Task item: The expected answer is the set of lines in the data below between the line holding "fast_rise = rise[2];" and the line holding "raises no alarm.", inclusive, written out exactly.

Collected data
::::::

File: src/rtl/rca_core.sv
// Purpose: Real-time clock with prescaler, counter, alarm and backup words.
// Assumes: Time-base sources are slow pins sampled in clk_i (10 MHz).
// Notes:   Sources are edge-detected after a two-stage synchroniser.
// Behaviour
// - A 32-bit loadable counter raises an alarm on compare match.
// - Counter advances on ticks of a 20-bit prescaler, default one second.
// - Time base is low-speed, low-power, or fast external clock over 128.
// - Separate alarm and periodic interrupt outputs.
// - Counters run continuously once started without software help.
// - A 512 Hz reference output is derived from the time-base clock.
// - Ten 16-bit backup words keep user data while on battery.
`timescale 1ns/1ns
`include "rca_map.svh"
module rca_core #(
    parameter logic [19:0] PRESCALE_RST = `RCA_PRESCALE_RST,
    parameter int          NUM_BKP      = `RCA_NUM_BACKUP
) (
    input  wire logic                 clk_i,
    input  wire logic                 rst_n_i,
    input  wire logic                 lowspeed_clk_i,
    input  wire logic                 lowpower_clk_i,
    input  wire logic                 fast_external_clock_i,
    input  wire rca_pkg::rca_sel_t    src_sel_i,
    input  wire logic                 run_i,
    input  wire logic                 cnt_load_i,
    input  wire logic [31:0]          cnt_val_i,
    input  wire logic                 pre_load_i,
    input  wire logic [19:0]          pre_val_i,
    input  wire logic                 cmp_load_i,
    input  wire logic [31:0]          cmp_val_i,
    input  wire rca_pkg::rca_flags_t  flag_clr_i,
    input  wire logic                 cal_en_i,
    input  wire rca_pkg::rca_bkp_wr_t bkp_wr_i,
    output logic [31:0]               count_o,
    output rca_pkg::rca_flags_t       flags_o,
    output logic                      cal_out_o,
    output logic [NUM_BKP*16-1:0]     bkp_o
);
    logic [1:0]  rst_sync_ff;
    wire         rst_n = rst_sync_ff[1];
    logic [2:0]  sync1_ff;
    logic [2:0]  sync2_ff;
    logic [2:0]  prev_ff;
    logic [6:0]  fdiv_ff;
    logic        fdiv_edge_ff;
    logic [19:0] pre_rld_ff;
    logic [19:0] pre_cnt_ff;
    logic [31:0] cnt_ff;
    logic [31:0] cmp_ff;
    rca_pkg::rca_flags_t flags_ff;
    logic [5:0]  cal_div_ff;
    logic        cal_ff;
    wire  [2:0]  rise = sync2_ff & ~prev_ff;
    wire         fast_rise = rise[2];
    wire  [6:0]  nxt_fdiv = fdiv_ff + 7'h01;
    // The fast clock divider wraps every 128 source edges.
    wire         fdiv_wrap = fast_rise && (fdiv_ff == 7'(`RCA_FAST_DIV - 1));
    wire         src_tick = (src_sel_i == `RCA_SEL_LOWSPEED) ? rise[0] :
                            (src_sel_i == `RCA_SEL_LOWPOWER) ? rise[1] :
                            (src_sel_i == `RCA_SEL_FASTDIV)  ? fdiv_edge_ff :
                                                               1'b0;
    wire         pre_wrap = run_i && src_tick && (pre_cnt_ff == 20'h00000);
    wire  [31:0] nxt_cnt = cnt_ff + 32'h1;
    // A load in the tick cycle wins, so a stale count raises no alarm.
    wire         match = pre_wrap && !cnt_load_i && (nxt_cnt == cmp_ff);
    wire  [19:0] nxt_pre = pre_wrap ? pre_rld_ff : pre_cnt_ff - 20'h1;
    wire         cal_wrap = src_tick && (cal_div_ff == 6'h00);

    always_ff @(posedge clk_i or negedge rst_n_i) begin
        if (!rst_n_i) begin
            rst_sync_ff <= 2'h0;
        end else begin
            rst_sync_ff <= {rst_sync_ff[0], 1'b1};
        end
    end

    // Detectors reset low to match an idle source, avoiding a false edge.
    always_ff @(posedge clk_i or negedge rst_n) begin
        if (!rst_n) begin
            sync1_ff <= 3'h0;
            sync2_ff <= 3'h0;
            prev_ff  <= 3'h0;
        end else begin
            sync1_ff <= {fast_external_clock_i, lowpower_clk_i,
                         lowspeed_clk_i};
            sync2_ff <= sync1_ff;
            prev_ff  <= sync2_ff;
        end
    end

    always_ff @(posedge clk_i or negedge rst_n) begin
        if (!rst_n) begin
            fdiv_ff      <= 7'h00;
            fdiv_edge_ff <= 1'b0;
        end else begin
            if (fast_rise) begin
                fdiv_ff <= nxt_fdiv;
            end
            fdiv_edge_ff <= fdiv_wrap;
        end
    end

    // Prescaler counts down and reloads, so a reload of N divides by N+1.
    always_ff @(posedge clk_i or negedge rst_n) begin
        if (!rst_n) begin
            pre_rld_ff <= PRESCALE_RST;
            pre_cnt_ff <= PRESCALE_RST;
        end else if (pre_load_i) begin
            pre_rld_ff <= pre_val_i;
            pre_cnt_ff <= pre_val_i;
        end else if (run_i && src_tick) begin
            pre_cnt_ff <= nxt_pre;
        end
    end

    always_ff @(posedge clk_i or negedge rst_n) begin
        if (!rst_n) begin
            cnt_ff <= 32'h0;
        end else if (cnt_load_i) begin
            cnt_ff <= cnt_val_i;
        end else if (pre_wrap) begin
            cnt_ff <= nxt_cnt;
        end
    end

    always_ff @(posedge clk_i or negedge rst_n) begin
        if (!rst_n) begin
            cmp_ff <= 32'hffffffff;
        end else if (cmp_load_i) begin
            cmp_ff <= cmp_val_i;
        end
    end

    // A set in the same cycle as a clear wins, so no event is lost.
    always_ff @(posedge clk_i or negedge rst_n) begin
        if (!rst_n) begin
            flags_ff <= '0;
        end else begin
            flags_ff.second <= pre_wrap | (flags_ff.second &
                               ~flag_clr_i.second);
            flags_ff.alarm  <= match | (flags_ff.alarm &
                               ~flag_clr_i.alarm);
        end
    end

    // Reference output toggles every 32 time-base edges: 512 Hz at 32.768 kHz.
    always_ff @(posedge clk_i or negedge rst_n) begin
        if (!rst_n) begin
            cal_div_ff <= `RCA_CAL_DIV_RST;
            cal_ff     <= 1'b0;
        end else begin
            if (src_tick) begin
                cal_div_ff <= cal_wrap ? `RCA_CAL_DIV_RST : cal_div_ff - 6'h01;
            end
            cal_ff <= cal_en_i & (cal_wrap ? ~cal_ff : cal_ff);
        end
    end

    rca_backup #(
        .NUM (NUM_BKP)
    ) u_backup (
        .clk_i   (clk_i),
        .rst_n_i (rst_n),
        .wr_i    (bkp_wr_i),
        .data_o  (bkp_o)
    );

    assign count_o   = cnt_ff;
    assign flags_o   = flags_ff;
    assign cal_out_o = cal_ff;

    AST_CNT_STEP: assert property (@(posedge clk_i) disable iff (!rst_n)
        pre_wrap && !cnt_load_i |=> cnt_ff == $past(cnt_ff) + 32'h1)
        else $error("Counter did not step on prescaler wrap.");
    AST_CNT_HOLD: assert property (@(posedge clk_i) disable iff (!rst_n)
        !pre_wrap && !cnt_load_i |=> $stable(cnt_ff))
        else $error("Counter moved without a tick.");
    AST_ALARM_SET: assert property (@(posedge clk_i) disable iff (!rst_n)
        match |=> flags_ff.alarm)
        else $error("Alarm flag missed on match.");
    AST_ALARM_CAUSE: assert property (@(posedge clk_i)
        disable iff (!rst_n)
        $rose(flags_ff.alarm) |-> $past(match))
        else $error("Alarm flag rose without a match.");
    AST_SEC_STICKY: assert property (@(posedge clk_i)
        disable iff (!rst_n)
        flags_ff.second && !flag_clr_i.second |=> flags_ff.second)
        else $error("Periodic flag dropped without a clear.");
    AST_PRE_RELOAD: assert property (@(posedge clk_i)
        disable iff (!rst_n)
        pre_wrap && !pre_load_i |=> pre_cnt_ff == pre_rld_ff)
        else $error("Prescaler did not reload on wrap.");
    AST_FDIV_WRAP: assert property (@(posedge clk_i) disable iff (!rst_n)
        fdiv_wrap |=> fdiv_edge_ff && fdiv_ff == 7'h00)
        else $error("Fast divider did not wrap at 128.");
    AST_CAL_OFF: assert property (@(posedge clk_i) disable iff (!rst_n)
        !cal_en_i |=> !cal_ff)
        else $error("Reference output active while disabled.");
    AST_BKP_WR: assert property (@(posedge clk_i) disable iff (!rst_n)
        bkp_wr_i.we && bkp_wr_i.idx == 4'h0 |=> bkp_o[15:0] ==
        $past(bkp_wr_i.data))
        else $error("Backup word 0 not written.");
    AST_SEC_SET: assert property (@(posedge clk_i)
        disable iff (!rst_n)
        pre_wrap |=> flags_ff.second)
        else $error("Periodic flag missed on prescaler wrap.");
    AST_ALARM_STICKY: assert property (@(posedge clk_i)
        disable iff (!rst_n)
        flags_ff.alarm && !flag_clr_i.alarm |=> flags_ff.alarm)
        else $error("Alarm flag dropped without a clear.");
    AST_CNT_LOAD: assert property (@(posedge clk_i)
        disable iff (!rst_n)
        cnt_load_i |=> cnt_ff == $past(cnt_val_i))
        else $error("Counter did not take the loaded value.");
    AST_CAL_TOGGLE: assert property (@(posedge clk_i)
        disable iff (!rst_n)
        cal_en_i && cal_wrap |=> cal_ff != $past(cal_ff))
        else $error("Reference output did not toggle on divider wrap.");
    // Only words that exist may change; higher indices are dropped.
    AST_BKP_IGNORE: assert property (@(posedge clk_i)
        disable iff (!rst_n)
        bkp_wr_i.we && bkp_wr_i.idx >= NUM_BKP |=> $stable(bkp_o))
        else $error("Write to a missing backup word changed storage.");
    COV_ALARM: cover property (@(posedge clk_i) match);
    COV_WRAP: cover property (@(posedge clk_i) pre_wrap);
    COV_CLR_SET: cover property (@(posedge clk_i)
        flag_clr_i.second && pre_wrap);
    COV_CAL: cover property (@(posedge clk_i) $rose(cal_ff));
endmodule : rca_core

::::::

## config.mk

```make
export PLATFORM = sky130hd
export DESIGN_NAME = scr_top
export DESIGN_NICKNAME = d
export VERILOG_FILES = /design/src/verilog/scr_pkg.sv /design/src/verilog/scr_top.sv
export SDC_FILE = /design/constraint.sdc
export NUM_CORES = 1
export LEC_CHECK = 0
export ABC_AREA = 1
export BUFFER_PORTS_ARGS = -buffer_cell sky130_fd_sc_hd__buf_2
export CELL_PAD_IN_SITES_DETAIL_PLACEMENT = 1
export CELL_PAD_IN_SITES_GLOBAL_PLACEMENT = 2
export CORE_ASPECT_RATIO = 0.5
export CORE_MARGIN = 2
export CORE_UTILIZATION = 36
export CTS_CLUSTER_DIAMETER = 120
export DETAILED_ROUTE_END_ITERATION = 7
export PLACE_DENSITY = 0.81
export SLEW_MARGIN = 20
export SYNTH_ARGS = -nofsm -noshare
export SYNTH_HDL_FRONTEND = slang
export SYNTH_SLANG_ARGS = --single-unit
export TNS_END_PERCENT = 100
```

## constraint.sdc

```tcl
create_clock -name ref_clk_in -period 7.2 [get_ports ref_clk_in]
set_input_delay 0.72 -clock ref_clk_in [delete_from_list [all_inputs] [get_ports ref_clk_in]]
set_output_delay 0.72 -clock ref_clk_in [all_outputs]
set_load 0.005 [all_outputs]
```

::::::

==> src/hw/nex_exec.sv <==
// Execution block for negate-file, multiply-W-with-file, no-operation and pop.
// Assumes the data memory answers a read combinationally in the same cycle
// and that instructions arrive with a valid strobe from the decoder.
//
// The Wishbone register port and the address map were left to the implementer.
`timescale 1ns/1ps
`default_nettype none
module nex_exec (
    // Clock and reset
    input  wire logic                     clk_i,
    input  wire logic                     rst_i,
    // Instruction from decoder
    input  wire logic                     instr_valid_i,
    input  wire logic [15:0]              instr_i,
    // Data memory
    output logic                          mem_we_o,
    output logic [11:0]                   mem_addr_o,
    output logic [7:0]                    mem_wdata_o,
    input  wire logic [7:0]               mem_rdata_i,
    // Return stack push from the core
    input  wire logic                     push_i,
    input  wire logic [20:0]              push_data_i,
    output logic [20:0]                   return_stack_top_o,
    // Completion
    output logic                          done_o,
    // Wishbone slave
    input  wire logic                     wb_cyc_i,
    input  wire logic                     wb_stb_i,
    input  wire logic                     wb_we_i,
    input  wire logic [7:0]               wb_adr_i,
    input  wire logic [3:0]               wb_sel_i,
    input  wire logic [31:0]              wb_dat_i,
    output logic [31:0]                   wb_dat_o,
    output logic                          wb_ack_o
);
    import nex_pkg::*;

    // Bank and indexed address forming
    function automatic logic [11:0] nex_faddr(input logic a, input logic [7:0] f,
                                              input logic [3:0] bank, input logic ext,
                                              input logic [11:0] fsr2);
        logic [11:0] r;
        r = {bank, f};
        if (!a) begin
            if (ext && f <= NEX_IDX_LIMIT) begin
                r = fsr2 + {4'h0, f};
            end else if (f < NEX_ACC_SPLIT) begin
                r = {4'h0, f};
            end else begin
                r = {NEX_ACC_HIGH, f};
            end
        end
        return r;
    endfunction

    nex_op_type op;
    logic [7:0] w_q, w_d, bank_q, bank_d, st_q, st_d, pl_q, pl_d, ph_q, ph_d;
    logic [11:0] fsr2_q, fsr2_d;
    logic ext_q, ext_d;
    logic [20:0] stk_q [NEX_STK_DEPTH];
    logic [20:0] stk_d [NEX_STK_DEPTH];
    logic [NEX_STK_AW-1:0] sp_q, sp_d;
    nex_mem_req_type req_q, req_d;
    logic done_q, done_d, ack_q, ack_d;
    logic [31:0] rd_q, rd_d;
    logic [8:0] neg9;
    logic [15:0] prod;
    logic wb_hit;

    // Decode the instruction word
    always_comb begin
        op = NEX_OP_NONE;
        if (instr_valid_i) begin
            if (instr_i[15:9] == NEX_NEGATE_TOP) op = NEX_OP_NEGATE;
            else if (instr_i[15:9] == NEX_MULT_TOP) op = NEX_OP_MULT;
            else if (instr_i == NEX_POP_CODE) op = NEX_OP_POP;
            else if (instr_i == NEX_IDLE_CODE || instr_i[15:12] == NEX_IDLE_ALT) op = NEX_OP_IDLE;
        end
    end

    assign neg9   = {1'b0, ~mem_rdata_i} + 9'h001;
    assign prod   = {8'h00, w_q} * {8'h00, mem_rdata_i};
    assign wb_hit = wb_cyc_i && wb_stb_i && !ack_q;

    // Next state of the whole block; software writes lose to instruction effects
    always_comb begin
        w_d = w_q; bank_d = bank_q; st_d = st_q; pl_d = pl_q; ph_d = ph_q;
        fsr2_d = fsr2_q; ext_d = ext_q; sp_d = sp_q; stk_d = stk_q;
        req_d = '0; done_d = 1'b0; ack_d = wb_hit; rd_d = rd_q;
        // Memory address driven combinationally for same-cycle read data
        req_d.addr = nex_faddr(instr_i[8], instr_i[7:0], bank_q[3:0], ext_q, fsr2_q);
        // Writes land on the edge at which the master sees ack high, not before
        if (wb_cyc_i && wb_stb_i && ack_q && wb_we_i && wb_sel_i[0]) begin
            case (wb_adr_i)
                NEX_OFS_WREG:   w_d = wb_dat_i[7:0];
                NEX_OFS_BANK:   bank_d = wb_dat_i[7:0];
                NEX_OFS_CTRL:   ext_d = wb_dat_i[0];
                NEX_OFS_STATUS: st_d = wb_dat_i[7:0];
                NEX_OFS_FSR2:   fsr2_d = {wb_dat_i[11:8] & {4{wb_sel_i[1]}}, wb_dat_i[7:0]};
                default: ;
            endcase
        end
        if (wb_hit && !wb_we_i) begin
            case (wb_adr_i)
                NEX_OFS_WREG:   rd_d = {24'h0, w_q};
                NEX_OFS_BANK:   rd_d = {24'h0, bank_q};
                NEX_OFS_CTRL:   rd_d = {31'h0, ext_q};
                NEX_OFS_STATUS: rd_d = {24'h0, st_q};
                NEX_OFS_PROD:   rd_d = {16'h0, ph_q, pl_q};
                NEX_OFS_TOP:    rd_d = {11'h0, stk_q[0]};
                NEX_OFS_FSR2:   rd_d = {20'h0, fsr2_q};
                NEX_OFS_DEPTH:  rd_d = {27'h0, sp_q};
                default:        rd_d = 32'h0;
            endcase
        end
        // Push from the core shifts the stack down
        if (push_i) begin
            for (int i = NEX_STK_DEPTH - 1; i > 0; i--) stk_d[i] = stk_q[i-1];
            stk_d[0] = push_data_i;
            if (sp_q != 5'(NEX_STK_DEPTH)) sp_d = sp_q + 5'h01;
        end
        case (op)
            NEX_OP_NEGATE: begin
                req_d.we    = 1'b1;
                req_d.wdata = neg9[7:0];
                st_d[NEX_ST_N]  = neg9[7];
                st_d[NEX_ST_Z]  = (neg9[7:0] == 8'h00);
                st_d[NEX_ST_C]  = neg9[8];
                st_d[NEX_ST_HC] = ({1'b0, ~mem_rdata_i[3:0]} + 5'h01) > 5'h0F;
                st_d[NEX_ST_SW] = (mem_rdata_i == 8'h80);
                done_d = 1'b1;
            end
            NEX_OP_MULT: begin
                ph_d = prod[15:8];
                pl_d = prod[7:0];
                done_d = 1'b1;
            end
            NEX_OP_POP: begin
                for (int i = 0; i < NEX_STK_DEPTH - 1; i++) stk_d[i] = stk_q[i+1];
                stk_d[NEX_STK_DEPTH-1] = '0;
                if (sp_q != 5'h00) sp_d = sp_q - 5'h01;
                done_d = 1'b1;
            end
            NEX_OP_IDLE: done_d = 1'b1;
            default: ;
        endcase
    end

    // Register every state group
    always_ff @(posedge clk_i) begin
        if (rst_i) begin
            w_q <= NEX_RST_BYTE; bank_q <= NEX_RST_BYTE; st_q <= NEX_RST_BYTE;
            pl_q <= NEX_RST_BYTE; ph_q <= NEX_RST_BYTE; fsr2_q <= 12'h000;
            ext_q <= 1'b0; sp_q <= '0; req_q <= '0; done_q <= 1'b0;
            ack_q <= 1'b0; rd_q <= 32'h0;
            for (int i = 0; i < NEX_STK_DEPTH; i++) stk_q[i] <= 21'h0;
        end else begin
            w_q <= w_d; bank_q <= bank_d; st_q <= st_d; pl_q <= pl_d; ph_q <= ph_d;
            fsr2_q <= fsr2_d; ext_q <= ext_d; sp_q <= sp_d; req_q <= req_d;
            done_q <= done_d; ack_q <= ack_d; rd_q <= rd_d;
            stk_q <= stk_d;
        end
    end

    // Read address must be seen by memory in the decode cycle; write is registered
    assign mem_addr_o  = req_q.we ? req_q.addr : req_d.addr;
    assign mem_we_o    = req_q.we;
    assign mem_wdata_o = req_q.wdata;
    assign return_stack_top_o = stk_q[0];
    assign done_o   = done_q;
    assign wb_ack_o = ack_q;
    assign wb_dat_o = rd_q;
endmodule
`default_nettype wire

::::::

Task result:
    wire         fast_rise = rise[2];
    wire  [6:0]  nxt_fdiv = fdiv_ff + 7'h01;
    // The fast clock divider wraps every 128 source edges.
    wire         fdiv_wrap = fast_rise && (fdiv_ff == 7'(`RCA_FAST_DIV - 1));
    wire         src_tick = (src_sel_i == `RCA_SEL_LOWSPEED) ? rise[0] :
                            (src_sel_i == `RCA_SEL_LOWPOWER) ? rise[1] :
                            (src_sel_i == `RCA_SEL_FASTDIV)  ? fdiv_edge_ff :
                                                               1'b0;
    wire         pre_wrap = run_i && src_tick && (pre_cnt_ff == 20'h00000);
    wire  [31:0] nxt_cnt = cnt_ff + 32'h1;
    // A load in the tick cycle wins, so a stale count raises no alarm.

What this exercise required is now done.